In the more frequently considered case of a non-stable utility function, my understanding is that the agent will not try to identify the terminal attractor and then act according to that- it doesn't care about what 'it' will value in the future, except instrumentally. Rather, it will attempt to maximize its current utility function, given a future agent/self acting according to a different function. Metaphorically, it gets one move in a chess game against its future selves.
I don't see any reason for a temporarily uncertain agent to act any differently. If there is no function that is, right now, motivating it to maximize paperclips, why should it care that it will be so motivated in the future? That would seem to require a kind of recursive utility function, one in which it gains utility from maximizing its utility function in the abstract.
In this case, the AI has a stable utility function - it just doesn't know yet what it is.
For instance, it could be "in worlds where a certain coin was heads, maximise paperclips; in other worlds, minimise them", and it has no info yet on the coin flip. That's a perfectly consistent and stable utility function.
I'm soon going to go on a two day "AI control retreat", when I'll be without internet or family or any contact, just a few books and thinking about AI control. In the meantime, here is one idea I found along the way.
We often prefer leaders to follow deontological rules, because these are harder to manipulate by those whose interests don't align with ours (you could say the similar things about frequentist statistics versus Bayesian ones).
What about if we applied the same idea to AI control? Not giving the AI deontological restrictions, but programming with a similart goal: to prevent a misalignment of values to be disastrous. But who could do this? Well, another AI.
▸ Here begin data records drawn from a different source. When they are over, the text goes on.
[src/flat_wrapper.sv]
// flat-port wrapper written by rule: the top's interface ports become plain ports
module mux_select_arbiter_flat import mux_select_arbiter_pkg::*;
#(
  parameter int unsigned SETTLE_CYCLES = 1,
  parameter int unsigned MAX_HOLD      = 16,
  parameter int unsigned HOLD_W        = 5
)
  (clk, reset, bus_req, bus_gnt, bus_sel, bus_strobe_n, bus_busy);
  mux_select_arbiter_if bus_i ();
  input  logic clk;
  input  logic reset;
  input wire logic [$bits(bus_i.req)-1:0] bus_req;
  output wire logic [$bits(bus_i.gnt)-1:0] bus_gnt;
  output wire logic [$bits(bus_i.sel)-1:0] bus_sel;
  output wire logic [$bits(bus_i.strobe_n)-1:0] bus_strobe_n;
  output wire logic [$bits(bus_i.busy)-1:0] bus_busy;
  assign bus_i.req = bus_req;
  assign bus_gnt = bus_i.gnt;
  assign bus_sel = bus_i.sel;
  assign bus_strobe_n = bus_i.strobe_n;
  assign bus_busy = bus_i.busy;
  mux_select_arbiter #(.SETTLE_CYCLES(SETTLE_CYCLES), .MAX_HOLD(MAX_HOLD), .HOLD_W(HOLD_W)) u_core (.clk(clk), .reset(reset), .bus(bus_i));
endmodule
[config.mk]
export PLATFORM = sky130hd
export DESIGN_NAME = mux_select_arbiter_flat
export DESIGN_NICKNAME = d
export VERILOG_FILES = /design/src/rtl/mux_select_arbiter_pkg.sv /design/src/rtl/mux_select_arbiter_if.sv /design/src/rtl/mux_select_arbiter_rr_pick4.sv /design/src/rtl/mux_select_arbiter.sv /design/src/flat_wrapper.sv
export SDC_FILE = /design/constraint.sdc
export NUM_CORES = 1
export LEC_CHECK = 0
export CAP_MARGIN = 20
export CORE_AREA = 2 2 46 48
export CTS_CLUSTER_SIZE = 20
export DETAILED_ROUTE_END_ITERATION = 6
export DIE_AREA = 0 0 48 50
export PLACE_DENSITY = 0.8
export RECOVER_POWER = 25
export SYNTH_ARGS = -nofsm -noshare
export SYNTH_HDL_FRONTEND = slang
export SYNTH_SLANG_ARGS = --single-unit
[constraint.sdc]
create_clock -name clk -period 5.51 [get_ports clk]
set_clock_uncertainty 0.2 [all_clocks]
set_input_delay 0.8265 -clock clk [delete_from_list [all_inputs] [get_ports clk]]
set_output_delay 0.8265 -clock clk [all_outputs]
set_load 0.1 [all_outputs]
My rough idea goes something like this:
AI A is tasked with maximising utility function u - a utility function which, crucially, it doesn't know yet. Its sole task is to create AI B, which will be given a utility function v and act on it.
What will v be? Well, I was thinking of taking u and adding some noise - nasty noise. By nasty noise I mean v=u+w, not v=max(u,w). In the first case, you could maximise v while sacrificing u completely, it w is suitable. In fact, I was thinking of adding an agent C (which need not actually exist). It would be motivated to maximise -u, and it would have the code of B and the set of u+noise, and would choose v to be the worst possible option (form the perspective of a u-maximiser) in this set.
So agent A, which doesn't know u, is motivated to design B so that it follows its motivation to some extent, but not to extreme amounts - not in ways that might sacrifice some of the values of some sub-part of its utility function, because that might be part of the original u.
Do people feel this idea is implementable/improvable?